## RECORDS FOR THE TASK
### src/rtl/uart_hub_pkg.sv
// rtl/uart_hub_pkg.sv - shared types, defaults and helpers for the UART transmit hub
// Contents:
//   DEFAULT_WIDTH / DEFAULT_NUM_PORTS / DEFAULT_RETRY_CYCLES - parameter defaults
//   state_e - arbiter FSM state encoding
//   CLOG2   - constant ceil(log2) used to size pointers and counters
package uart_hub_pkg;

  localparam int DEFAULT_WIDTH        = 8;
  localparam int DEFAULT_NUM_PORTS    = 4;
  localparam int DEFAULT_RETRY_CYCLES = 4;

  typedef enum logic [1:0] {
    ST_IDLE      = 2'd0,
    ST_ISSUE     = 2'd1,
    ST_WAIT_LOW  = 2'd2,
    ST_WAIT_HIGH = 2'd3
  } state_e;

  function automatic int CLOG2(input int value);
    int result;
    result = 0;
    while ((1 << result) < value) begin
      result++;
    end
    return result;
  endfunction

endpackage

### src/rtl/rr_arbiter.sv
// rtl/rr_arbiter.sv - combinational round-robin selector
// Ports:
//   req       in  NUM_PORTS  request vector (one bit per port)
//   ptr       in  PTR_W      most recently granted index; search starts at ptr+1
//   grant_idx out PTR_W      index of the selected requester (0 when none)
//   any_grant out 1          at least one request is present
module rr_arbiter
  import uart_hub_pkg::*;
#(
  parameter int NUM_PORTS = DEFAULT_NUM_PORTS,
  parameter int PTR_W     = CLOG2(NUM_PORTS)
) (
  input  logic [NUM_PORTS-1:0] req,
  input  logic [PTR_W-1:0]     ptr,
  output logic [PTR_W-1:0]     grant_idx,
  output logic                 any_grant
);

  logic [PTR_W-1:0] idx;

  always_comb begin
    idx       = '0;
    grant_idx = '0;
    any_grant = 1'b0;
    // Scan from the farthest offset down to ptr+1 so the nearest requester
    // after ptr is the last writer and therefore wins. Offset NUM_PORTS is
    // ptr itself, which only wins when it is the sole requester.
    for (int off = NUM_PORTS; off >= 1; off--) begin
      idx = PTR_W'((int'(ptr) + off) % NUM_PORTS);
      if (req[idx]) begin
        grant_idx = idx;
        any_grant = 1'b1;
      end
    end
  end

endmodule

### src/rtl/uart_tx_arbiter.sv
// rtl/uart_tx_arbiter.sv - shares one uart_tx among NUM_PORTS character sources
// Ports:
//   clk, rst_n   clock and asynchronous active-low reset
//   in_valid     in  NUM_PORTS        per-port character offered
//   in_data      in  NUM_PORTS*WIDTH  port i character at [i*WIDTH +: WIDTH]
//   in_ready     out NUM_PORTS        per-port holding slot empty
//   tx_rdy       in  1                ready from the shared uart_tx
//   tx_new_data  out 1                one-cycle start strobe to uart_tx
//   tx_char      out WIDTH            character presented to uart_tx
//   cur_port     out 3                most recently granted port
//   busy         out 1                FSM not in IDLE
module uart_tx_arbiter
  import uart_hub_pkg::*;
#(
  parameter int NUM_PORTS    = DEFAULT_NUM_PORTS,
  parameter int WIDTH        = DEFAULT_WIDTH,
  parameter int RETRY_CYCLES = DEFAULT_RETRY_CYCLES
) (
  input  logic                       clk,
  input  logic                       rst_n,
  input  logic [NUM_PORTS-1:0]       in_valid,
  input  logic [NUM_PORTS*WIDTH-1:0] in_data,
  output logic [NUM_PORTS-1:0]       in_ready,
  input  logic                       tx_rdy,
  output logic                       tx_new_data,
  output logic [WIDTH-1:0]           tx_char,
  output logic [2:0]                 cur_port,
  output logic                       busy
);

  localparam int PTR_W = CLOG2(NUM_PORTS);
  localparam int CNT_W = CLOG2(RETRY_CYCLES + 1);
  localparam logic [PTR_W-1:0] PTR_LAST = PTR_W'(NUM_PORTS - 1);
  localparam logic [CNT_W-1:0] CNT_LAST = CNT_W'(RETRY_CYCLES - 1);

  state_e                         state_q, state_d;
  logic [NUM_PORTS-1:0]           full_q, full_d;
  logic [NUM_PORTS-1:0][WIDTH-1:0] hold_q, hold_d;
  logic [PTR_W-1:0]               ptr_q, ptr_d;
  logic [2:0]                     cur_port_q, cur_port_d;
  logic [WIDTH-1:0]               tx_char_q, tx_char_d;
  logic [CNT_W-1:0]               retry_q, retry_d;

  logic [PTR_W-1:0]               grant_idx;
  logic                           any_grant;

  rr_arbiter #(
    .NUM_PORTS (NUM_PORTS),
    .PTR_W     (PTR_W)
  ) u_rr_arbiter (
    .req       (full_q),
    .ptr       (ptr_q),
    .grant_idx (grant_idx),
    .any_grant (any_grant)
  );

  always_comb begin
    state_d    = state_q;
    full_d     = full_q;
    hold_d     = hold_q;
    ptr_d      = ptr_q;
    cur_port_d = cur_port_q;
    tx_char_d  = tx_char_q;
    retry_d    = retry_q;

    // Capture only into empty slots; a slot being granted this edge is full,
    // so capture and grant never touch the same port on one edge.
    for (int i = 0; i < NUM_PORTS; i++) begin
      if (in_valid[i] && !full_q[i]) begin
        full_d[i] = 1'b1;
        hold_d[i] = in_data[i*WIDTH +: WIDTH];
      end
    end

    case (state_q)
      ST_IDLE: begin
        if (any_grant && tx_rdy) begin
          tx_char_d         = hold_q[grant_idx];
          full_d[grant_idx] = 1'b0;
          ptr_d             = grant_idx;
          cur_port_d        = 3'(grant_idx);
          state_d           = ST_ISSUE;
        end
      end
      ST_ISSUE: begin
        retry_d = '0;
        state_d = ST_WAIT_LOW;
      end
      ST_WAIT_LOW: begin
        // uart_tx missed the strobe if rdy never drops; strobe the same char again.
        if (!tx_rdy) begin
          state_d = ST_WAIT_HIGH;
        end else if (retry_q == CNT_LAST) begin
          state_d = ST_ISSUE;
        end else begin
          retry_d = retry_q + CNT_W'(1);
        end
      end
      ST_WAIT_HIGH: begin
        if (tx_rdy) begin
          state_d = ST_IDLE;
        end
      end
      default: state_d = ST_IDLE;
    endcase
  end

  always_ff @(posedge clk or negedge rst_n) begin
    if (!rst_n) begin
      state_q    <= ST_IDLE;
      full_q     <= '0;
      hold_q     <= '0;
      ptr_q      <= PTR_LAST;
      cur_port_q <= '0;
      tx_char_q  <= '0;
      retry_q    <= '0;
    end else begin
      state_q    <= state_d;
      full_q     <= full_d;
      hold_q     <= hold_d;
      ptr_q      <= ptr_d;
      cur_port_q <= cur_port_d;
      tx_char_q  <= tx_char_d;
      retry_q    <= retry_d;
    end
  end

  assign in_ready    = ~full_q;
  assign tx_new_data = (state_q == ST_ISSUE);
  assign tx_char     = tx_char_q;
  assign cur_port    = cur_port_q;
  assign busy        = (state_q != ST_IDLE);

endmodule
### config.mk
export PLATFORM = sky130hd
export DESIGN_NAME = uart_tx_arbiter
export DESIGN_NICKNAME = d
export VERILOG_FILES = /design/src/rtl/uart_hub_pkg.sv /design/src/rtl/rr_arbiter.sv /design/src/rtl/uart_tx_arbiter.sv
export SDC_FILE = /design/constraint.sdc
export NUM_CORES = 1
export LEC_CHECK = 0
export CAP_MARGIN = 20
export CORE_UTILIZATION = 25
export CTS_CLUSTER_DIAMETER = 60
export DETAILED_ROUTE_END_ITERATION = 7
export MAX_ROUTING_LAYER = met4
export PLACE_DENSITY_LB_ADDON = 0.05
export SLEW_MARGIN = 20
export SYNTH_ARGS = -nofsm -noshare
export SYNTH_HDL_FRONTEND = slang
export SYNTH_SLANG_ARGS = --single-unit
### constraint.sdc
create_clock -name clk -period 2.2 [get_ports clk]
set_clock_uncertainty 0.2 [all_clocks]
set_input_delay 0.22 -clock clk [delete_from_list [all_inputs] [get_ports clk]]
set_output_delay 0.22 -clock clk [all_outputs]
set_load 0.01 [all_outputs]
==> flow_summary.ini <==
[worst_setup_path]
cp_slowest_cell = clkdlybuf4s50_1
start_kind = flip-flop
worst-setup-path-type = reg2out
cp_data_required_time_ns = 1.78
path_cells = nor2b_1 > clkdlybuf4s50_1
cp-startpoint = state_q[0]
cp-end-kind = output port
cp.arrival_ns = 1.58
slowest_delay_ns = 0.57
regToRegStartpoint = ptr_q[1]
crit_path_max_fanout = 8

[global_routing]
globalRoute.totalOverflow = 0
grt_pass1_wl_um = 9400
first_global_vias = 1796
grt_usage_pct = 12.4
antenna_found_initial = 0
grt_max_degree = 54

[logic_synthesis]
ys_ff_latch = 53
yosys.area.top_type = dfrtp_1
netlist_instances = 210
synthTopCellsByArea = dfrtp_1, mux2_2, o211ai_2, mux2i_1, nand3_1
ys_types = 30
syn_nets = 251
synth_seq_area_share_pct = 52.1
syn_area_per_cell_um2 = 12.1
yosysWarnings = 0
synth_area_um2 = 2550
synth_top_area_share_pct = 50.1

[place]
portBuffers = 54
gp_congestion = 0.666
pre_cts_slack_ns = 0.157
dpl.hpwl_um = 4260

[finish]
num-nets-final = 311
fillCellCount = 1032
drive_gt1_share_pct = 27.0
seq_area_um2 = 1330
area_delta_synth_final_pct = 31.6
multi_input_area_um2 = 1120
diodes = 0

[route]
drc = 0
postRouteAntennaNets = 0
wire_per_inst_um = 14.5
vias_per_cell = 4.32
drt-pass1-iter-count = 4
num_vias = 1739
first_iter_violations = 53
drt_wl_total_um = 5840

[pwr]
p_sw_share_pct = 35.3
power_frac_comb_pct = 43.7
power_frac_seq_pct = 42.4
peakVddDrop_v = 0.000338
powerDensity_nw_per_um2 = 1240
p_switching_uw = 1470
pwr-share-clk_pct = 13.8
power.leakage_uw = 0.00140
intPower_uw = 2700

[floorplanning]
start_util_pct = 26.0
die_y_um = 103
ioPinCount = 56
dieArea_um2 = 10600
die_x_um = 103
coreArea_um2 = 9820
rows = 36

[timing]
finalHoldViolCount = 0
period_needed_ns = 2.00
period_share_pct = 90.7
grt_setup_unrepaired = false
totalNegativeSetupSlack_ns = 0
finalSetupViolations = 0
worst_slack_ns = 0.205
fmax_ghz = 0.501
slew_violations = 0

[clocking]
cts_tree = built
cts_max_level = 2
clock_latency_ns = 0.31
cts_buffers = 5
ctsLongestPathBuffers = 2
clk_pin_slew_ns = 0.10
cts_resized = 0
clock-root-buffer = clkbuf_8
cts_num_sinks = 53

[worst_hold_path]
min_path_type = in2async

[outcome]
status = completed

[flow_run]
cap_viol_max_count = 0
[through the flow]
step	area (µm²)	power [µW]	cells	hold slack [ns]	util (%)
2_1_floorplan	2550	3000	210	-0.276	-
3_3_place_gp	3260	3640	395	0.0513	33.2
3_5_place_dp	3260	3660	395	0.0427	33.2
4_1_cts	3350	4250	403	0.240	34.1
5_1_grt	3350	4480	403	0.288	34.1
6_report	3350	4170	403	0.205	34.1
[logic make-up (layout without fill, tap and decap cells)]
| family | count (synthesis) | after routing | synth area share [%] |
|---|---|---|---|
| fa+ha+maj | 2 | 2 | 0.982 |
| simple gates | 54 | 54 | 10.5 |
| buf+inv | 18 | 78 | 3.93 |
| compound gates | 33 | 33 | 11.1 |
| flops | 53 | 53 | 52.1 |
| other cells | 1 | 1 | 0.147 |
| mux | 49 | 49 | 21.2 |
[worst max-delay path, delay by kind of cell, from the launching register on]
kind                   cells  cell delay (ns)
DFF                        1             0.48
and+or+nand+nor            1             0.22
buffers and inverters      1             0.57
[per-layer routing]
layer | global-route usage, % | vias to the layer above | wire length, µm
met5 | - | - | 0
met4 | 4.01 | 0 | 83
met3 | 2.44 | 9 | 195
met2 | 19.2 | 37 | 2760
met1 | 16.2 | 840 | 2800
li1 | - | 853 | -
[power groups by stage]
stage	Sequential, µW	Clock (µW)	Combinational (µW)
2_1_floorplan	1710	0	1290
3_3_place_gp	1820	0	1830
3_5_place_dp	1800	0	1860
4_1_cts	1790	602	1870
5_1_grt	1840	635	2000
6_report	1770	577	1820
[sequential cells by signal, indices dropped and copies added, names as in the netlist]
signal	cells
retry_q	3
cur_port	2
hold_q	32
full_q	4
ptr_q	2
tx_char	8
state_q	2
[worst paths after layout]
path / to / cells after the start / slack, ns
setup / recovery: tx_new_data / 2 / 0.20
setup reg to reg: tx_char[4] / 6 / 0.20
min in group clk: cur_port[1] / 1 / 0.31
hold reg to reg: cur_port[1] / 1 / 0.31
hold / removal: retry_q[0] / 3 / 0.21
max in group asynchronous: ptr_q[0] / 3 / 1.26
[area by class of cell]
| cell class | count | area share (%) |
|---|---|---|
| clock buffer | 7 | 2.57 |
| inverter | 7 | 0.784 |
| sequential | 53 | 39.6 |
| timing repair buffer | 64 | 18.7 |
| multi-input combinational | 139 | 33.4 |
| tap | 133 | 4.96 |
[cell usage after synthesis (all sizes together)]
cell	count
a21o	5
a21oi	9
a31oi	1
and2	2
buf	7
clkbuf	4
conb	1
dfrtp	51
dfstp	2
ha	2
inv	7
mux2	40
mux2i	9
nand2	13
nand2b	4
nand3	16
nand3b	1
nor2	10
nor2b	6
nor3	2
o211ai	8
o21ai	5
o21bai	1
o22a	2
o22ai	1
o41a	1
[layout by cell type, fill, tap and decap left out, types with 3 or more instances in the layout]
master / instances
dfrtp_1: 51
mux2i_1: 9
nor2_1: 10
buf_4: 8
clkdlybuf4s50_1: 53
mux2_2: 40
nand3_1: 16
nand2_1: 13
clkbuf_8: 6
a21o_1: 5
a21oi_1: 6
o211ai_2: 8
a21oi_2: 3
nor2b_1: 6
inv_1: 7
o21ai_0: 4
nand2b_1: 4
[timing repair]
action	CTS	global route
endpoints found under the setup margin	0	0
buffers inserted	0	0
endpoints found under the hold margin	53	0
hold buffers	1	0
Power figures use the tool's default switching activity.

---

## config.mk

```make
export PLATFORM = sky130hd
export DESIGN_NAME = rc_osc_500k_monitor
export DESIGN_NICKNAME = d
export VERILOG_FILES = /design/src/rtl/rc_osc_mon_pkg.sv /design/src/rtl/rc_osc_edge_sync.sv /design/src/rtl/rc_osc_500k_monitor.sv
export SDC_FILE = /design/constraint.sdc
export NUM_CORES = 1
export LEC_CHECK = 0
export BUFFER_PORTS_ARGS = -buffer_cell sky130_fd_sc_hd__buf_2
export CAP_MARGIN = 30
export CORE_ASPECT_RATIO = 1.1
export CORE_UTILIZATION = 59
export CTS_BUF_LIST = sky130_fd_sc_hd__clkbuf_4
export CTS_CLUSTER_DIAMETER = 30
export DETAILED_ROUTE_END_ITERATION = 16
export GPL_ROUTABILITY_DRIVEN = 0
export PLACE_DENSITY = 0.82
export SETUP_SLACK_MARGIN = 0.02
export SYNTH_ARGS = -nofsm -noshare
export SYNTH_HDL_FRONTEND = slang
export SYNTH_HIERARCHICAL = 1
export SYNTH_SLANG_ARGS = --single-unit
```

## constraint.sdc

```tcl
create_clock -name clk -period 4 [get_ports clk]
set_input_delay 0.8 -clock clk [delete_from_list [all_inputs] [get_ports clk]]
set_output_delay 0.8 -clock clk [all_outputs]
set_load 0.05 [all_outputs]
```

---

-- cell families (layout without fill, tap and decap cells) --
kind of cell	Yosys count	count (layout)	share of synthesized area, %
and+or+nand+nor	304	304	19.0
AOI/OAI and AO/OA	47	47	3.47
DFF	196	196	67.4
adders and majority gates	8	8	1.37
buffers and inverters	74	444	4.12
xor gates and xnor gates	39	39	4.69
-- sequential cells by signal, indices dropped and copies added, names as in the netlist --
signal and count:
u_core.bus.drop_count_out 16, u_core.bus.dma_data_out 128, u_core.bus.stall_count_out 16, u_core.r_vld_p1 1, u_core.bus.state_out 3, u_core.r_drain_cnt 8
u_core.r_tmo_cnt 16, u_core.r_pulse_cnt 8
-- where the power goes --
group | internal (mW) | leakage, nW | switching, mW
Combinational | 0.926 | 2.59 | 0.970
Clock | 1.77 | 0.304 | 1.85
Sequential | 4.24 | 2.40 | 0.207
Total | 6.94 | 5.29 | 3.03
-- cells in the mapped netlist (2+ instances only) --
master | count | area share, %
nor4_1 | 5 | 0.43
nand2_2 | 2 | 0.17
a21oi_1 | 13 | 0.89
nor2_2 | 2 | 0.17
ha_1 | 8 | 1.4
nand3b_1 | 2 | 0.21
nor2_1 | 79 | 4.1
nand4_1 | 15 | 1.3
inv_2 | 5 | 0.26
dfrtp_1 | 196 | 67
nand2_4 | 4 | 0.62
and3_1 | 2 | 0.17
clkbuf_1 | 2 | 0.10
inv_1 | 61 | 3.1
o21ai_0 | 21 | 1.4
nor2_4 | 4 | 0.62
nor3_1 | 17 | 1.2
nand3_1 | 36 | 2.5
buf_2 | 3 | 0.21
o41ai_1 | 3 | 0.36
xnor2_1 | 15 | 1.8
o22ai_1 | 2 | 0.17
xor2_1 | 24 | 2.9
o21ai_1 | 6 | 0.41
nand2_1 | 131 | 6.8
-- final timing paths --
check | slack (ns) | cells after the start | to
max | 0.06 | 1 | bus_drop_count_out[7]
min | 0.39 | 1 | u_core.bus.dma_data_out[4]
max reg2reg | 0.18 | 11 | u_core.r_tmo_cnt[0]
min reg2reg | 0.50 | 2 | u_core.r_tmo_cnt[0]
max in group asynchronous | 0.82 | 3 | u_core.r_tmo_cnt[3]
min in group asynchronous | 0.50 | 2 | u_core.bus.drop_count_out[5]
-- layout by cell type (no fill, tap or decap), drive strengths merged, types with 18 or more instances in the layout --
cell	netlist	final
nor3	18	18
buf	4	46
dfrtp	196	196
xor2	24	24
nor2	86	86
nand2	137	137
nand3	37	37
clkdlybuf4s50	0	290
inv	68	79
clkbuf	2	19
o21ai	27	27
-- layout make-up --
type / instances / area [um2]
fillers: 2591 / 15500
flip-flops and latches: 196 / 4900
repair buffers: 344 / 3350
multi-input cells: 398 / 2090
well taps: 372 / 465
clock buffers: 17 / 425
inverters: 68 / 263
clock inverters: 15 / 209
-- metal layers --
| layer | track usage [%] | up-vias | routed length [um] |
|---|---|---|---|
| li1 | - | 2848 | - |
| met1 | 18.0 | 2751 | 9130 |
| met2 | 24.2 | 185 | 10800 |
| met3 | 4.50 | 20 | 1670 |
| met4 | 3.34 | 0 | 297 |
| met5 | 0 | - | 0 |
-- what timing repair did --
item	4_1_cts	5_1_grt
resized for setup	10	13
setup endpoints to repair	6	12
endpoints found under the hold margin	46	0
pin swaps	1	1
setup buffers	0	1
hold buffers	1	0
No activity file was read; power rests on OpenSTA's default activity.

## ASSIGNMENT
Working from the material above, restate word for word the lines between the line with "-- cell families" and the line with "repair buffers: 344 / 3350", both included, and only those.

## EXERCISE RESPONSE
-- cell families (layout without fill, tap and decap cells) --
kind of cell	Yosys count	count (layout)	share of synthesized area, %
and+or+nand+nor	304	304	19.0
AOI/OAI and AO/OA	47	47	3.47
DFF	196	196	67.4
adders and majority gates	8	8	1.37
buffers and inverters	74	444	4.12
xor gates and xnor gates	39	39	4.69
-- sequential cells by signal, indices dropped and copies added, names as in the netlist --
signal and count:
u_core.bus.drop_count_out 16, u_core.bus.dma_data_out 128, u_core.bus.stall_count_out 16, u_core.r_vld_p1 1, u_core.bus.state_out 3, u_core.r_drain_cnt 8
u_core.r_tmo_cnt 16, u_core.r_pulse_cnt 8
-- where the power goes --
group | internal (mW) | leakage, nW | switching, mW
Combinational | 0.926 | 2.59 | 0.970
Clock | 1.77 | 0.304 | 1.85
Sequential | 4.24 | 2.40 | 0.207
Total | 6.94 | 5.29 | 3.03
-- cells in the mapped netlist (2+ instances only) --
master | count | area share, %
nor4_1 | 5 | 0.43
nand2_2 | 2 | 0.17
a21oi_1 | 13 | 0.89
nor2_2 | 2 | 0.17
ha_1 | 8 | 1.4
nand3b_1 | 2 | 0.21
nor2_1 | 79 | 4.1
nand4_1 | 15 | 1.3
inv_2 | 5 | 0.26
dfrtp_1 | 196 | 67
nand2_4 | 4 | 0.62
and3_1 | 2 | 0.17
clkbuf_1 | 2 | 0.10
inv_1 | 61 | 3.1
o21ai_0 | 21 | 1.4
nor2_4 | 4 | 0.62
nor3_1 | 17 | 1.2
nand3_1 | 36 | 2.5
buf_2 | 3 | 0.21
o41ai_1 | 3 | 0.36
xnor2_1 | 15 | 1.8
o22ai_1 | 2 | 0.17
xor2_1 | 24 | 2.9
o21ai_1 | 6 | 0.41
nand2_1 | 131 | 6.8
-- final timing paths --
check | slack (ns) | cells after the start | to
max | 0.06 | 1 | bus_drop_count_out[7]
min | 0.39 | 1 | u_core.bus.dma_data_out[4]
max reg2reg | 0.18 | 11 | u_core.r_tmo_cnt[0]
min reg2reg | 0.50 | 2 | u_core.r_tmo_cnt[0]
max in group asynchronous | 0.82 | 3 | u_core.r_tmo_cnt[3]
min in group asynchronous | 0.50 | 2 | u_core.bus.drop_count_out[5]
-- layout by cell type (no fill, tap or decap), drive strengths merged, types with 18 or more instances in the layout --
cell	netlist	final
nor3	18	18
buf	4	46
dfrtp	196	196
xor2	24	24
nor2	86	86
nand2	137	137
nand3	37	37
clkdlybuf4s50	0	290
inv	68	79
clkbuf	2	19
o21ai	27	27
-- layout make-up --
type / instances / area [um2]
fillers: 2591 / 15500
flip-flops and latches: 196 / 4900
repair buffers: 344 / 3350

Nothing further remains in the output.